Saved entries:

pepper:
// algorithm_top
module algorithm_top (
  input  logic                 clk,
  input  logic                 rst_n,
  input  logic                 s_valid,
  output logic                 s_ready,
  input  params_pkg::in_t      s_data,
  output logic                 m_valid,
  input  logic                 m_ready,
  output params_pkg::out_t     m_data
);
For scale: about 34 I/O pins, about 0.077 mm² of cells after synthesis.
==> flow/config.mk <==
export PLATFORM = sky130hd
export DESIGN_NAME = algorithm_top
export DESIGN_NICKNAME = algorithm_top
export VERILOG_FILES = /design/flow/design.v
export SDC_FILE = /design/flow/constraint.sdc
export NUM_CORES = 4
export LEC_CHECK = 0
export CAP_MARGIN = 10
export CELL_PAD_IN_SITES_DETAIL_PLACEMENT = 2
export CORE_ASPECT_RATIO = 1.38
export CORE_MARGIN = 2
export CORE_UTILIZATION = 33
export CTS_CLUSTER_DIAMETER = 397
export GPL_ROUTABILITY_DRIVEN = 0
export MAX_ROUTING_LAYER = met4
export PLACE_DENSITY_LB_ADDON = 0.11
export SETUP_SLACK_MARGIN = -0.03
export SLEW_MARGIN = 15
export TNS_END_PERCENT = 40
==> flow/constraint.sdc <==
create_clock -name core_clock -period 7.65 [get_ports {clk}]
set_input_delay 1.5300 -clock core_clock [delete_from_list [all_inputs] [get_ports {clk}]]
set_output_delay 1.5300 -clock core_clock [all_outputs]
set_load 0.01 [all_outputs]
run.sh (not shown) runs the stock make flow with config.mk's settings and CLKGATE_MAP_FILE=.
pepper was carried through to the last stage, and its layout satisfied the timing, DRC and antenna checks.
> inputs changed (pepper -> harbor)
Settings: CELL_PAD_IN_SITES_DETAIL_PLACEMENT: 2 -> unset; CORE_ASPECT_RATIO: 1.38 -> unset; CAP_MARGIN: 10 -> 20; MAX_ROUTING_LAYER: met4 -> unset; TNS_END_PERCENT: 40 -> unset; CTS_CLUSTER_DIAMETER: 397 -> unset; GPL_ROUTABILITY_DRIVEN: 0 -> unset; SETUP_SLACK_MARGIN: -0.03 -> unset; CORE_UTILIZATION: 33 -> 18; PLACE_DENSITY_LB_ADDON: 0.11 -> unset; SLEW_MARGIN: 15 -> 20; the clock period (ns, I/O delays scaled along): 7.65 -> 7.72.
==> results <==
- Relative to pepper, final critical path time including I/O delays and setup decreased by 110 ps in harbor.
- On total routing resource utilization after global routing: between harbor and pepper, it ends up lower for harbor.
- Re post-cts repair resize count: no difference whatsoever between harbor and pepper.
- Clock latency on the worst-skew pair on harbor is down relative to pepper.
- Changes observed in harbor relative to pepper: via count moved down.

## job 101
The RTL this note starts from:
==> flow/design.v <==
package params_pkg;
  parameter int COEFF_WIDTH    = 16;  
  parameter int DATA_WIDTH     = 12;  
  parameter int OUTPUT_WIDTH   = 16;  
  parameter int PIPELINE_DEPTH = 5;   
  parameter int NUM_TAPS       = 16;  
  parameter int INPUT_FRAC     = 11;  
  parameter int COEFF_FRAC     = 14;  
  parameter int OUTPUT_FRAC    = 14;  
  parameter int ACC_WIDTH      = 32;  
  localparam int PROD_WIDTH = DATA_WIDTH + COEFF_WIDTH;  
  localparam int SHIFT_RIGHT = (INPUT_FRAC + COEFF_FRAC) - OUTPUT_FRAC;  
  typedef logic signed [DATA_WIDTH-1:0]    in_t;
  typedef logic signed [COEFF_WIDTH-1:0]  coeff_t;
  typedef logic signed [PROD_WIDTH-1:0]   prod_t;
  typedef logic signed [ACC_WIDTH-1:0]    acc_t;
  typedef logic signed [OUTPUT_WIDTH-1:0] out_t;
  localparam logic [NUM_TAPS*COEFF_WIDTH-1:0] COEFF_ROM = {
    -16'sd28,
    -16'sd1014,
    -16'sd1589,
    -16'sd1638,
    -16'sd1153,
    -16'sd261,
    16'sd790,
    16'sd1710,
    16'sd2177,
    16'sd2110,
    16'sd1594,
    16'sd845,
    16'sd184,
    -16'sd179,
    -16'sd226,
    -16'sd116
  };
endpackage
import params_pkg::*;
module algorithm_core (
  input  logic                 clk,
  input  logic                 rst_n,
  input  logic                 s_valid,
  output logic                 s_ready,
  input  params_pkg::in_t      s_data,
  output logic                 m_valid,
  input  logic                 m_ready,
  output params_pkg::out_t     m_data
);
  assign s_ready = 1'b1;
  logic signed [DATA_WIDTH-1:0] samples [0:NUM_TAPS-1];
  logic valid_pipe [0:PIPELINE_DEPTH];
  logic signed [PROD_WIDTH-1:0] prods_comb [0:NUM_TAPS-1];
  params_pkg::acc_t prod_ext_comb [0:NUM_TAPS-1];
  params_pkg::acc_t stage_prod_reg   [0:NUM_TAPS-1];  
  params_pkg::acc_t stage_sum8_reg   [0:8-1];        
  params_pkg::acc_t stage_sum4_reg   [0:4-1];        
  params_pkg::acc_t stage_sum2_reg   [0:2-1];        
  params_pkg::acc_t stage_final_reg;                 
  genvar i;
  generate
    for (i = 0; i < NUM_TAPS; i++) begin : PROD_COMB
      always_comb begin
        prods_comb[i] = $signed(samples[i]) * $signed(COEFF_ROM[i*COEFF_WIDTH +: COEFF_WIDTH]);
        prod_ext_comb[i] = $signed({{(ACC_WIDTH-PROD_WIDTH){prods_comb[i][PROD_WIDTH-1]}}, prods_comb[i]});
      end
    end
  endgenerate
  integer idx;
  always_ff @(posedge clk or negedge rst_n) begin
    if (!rst_n) begin
      for (idx = 0; idx < NUM_TAPS; idx = idx + 1) begin
        samples[idx] <= '0;
      end
      for (idx = 0; idx <= PIPELINE_DEPTH; idx = idx + 1) begin
        valid_pipe[idx] <= 1'b0;
      end
      for (idx = 0; idx < NUM_TAPS; idx = idx + 1) begin
        stage_prod_reg[idx] <= '0;
      end
      for (idx = 0; idx < 8; idx = idx + 1) begin
        stage_sum8_reg[idx] <= '0;
      end
      for (idx = 0; idx < 4; idx = idx + 1) begin
        stage_sum4_reg[idx] <= '0;
      end
      for (idx = 0; idx < 2; idx = idx + 1) begin
        stage_sum2_reg[idx] <= '0;
      end
      stage_final_reg <= '0;
    end else begin
      if (s_valid && s_ready) begin
        for (idx = NUM_TAPS-1; idx >= 1; idx = idx - 1) begin
          samples[idx] <= samples[idx-1];
        end
        samples[0] <= s_data;
      end
      valid_pipe[0] <= s_valid & s_ready;
      for (idx = 0; idx < PIPELINE_DEPTH; idx = idx + 1) begin
        valid_pipe[idx+1] <= valid_pipe[idx];
      end
      for (idx = 0; idx < NUM_TAPS; idx = idx + 1) begin
        stage_prod_reg[idx] <= prod_ext_comb[idx];
      end
      for (idx = 0; idx < 8; idx = idx + 1) begin
        stage_sum8_reg[idx] <= stage_prod_reg[2*idx] + stage_prod_reg[2*idx + 1];
      end
      for (idx = 0; idx < 4; idx = idx + 1) begin
        stage_sum4_reg[idx] <= stage_sum8_reg[2*idx] + stage_sum8_reg[2*idx + 1];
      end
      for (idx = 0; idx < 2; idx = idx + 1) begin
        stage_sum2_reg[idx] <= stage_sum4_reg[2*idx] + stage_sum4_reg[2*idx + 1];
      end
      stage_final_reg <= stage_sum2_reg[0] + stage_sum2_reg[1];
    end
  end
  logic signed [ACC_WIDTH-1:0] shifted_acc;
  always_comb begin
    if (SHIFT_RIGHT >= 0)
      shifted_acc = $signed(stage_final_reg) >>> SHIFT_RIGHT;
    else
      shifted_acc = $signed(stage_final_reg) <<< (-SHIFT_RIGHT);
  end
  assign m_data  = params_pkg::out_t'(shifted_acc[OUTPUT_WIDTH-1:0]);
  assign m_valid = valid_pipe[PIPELINE_DEPTH];
endmodule
import params_pkg::*;
module algorithm_top (
  input  logic                 clk,
  input  logic                 rst_n,
  input  logic                 s_valid,
  output logic                 s_ready,
  input  params_pkg::in_t      s_data,
  output logic                 m_valid,
  input  logic                 m_ready,
  output params_pkg::out_t     m_data
);
  algorithm_core u_core (
    .clk      (clk),
    .rst_n    (rst_n),
    .s_valid  (s_valid),
    .s_ready  (s_ready),
    .s_data   (s_data),
    .m_valid  (m_valid),
    .m_ready  (m_ready),
    .m_data   (m_data)
  );
endmodule
make LEC_CHECK=0 CAP_MARGIN=20 CORE_MARGIN=2 CORE_UTILIZATION=72 PLACE_DENSITY=0.64 SLEW_MARGIN=20 finish   # period 4.88 ns
Ran to the end and failed final checks on negative setup slack: job 101.
Setup changes, job 101 to job 102
Settings: PLACE_DENSITY: 0.64 -> unset; CORE_UTILIZATION: 72 -> 30; the clock period (ns, I/O delays scaled along): 4.88 -> 5.56.
[summary]
- Job 101 → job 102: placer's final routability congestion estimate fell by 1.5%, placed standard-cell area went up 1000 um^2.
- Job 102: flow completed, timing, DRC and antenna clean
- Compared with job 101, job 102 shows a higher setup slack.
- [compare] base=job 101 new=job 102: design area did not really move, worst slew margin relative to its limit went down.
- On inverter count, job 102 and job 101 are basically level.
- Max number of rows created at floorplan across job 102 and job 101: job 102
Modified inputs, job 103 compared to job 102
Settings: putting SETUP_SLACK_MARGIN at 1.15 where nothing was set; putting CTS_CLUSTER_DIAMETER at 53 where nothing was set; swapping 30 for 72 in CORE_UTILIZATION; swapping 5.56 for 4.64 in the clock period (ns, I/O delays scaled along).
==> results <==
Of job 103 and job 102, only job 103 fails to finish with a clean layout. Completing all stages was not enough for job 103: its layout failed the final checks because of negative setup slack. Of job 103 and job 102, the higher met1 routed wirelength after detailed routing belongs to job 103. Time the worst path needs with I/O delays and setup, job 103 and job 102: higher on job 102. Job 103: top fanout value on the critical path is 3 lower than what job 102 reported. Count of clock-buffer cells in the layout came out higher on job 103 than on job 102. Die size: job 103 < job 102. When the final numbers for job 103 and job 102 were put side by side, the setup clock skew after layout turned out to be greater in job 102. Across both runs, share of cell area taken by flip-flops and latches was lower for job 103 than for job 102. Final area: job 103 worse than job 102.
The inputs of job 104 differ from those of job 103 as listed below.
Settings: swapping 1.15 for 0.14 in SETUP_SLACK_MARGIN; putting PLACE_DENSITY_LB_ADDON at 0.0 where nothing was set; swapping 20 for 40 in CAP_MARGIN; putting CTS_CLUSTER_SIZE at 26 where nothing was set; swapping 53 for 320 in CTS_CLUSTER_DIAMETER; swapping 4.64 for 1.57 in the clock period (ns, I/O delays scaled along).
Results
Pre-CTS worst setup slack delta (job 104 − job 103): unfavourable
FAIL for each of job 103 and job 104
Completing all stages was not enough for job 103: its layout failed the final checks because of negative setup slack.
From job 103 to job 104, netlist area before placement did not move at all.
Taking job 103 as the reference, in job 104 floorplan die area held steady; final weighted congestion in routability-driven placement flat; synthesized-area fraction occupied by xor and xnor cells held.
Cell total after placement: job 104 > job 103
Higher H-tree level count was reported by job 103, not job 104.
Post-CTS resize count (job 104 vs. job 103) increases by more than half
Between job 103 and job 104, number of buffers inserted by post-CTS setup repair is lower for job 103, job 104 comes in above that.
Job 104 vs. job 103: total placed instance area went up by about 20%.
Reported for job 103 and job 104, sequential element share of the synthesized area turned out identical to the last digit.
Inputs modified between job 104 and job 105:
Settings: SETUP_SLACK_MARGIN no longer set, was 0.14; CTS_CLUSTER_SIZE no longer set, was 26; CAP_MARGIN now 20, was 40; CTS_CLUSTER_DIAMETER no longer set, was 320; PLACE_DENSITY_LB_ADDON no longer set, was 0.0; CORE_UTILIZATION now 40, was 72; the clock period (ns, I/O delays scaled along) now 6.0, was 1.57.
==> results <==
Compared with job 104, job 105 shows a higher die area.
In the reports for job 104 and job 105, the smaller number of buffers added to fix hold violations after cts belongs to job 105.
Taking job 104 as the reference point, the horizontal die size of job 105 rises by 34%.
Job 105: done, clean on timing, DRC and antenna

Activity: After locating the line with "Post-CTS resize count", output that line and every later one exactly, through the end of the entries above.

Expected answer:
Post-CTS resize count (job 104 vs. job 103) increases by more than half
Between job 103 and job 104, number of buffers inserted by post-CTS setup repair is lower for job 103, job 104 comes in above that.
Job 104 vs. job 103: total placed instance area went up by about 20%.
Reported for job 103 and job 104, sequential element share of the synthesized area turned out identical to the last digit.
Inputs modified between job 104 and job 105:
Settings: SETUP_SLACK_MARGIN no longer set, was 0.14; CTS_CLUSTER_SIZE no longer set, was 26; CAP_MARGIN now 20, was 40; CTS_CLUSTER_DIAMETER no longer set, was 320; PLACE_DENSITY_LB_ADDON no longer set, was 0.0; CORE_UTILIZATION now 40, was 72; the clock period (ns, I/O delays scaled along) now 6.0, was 1.57.
==> results <==
Compared with job 104, job 105 shows a higher die area.
In the reports for job 104 and job 105, the smaller number of buffers added to fix hold violations after cts belongs to job 105.
Taking job 104 as the reference point, the horizontal die size of job 105 rises by 34%.
Job 105: done, clean on timing, DRC and antenna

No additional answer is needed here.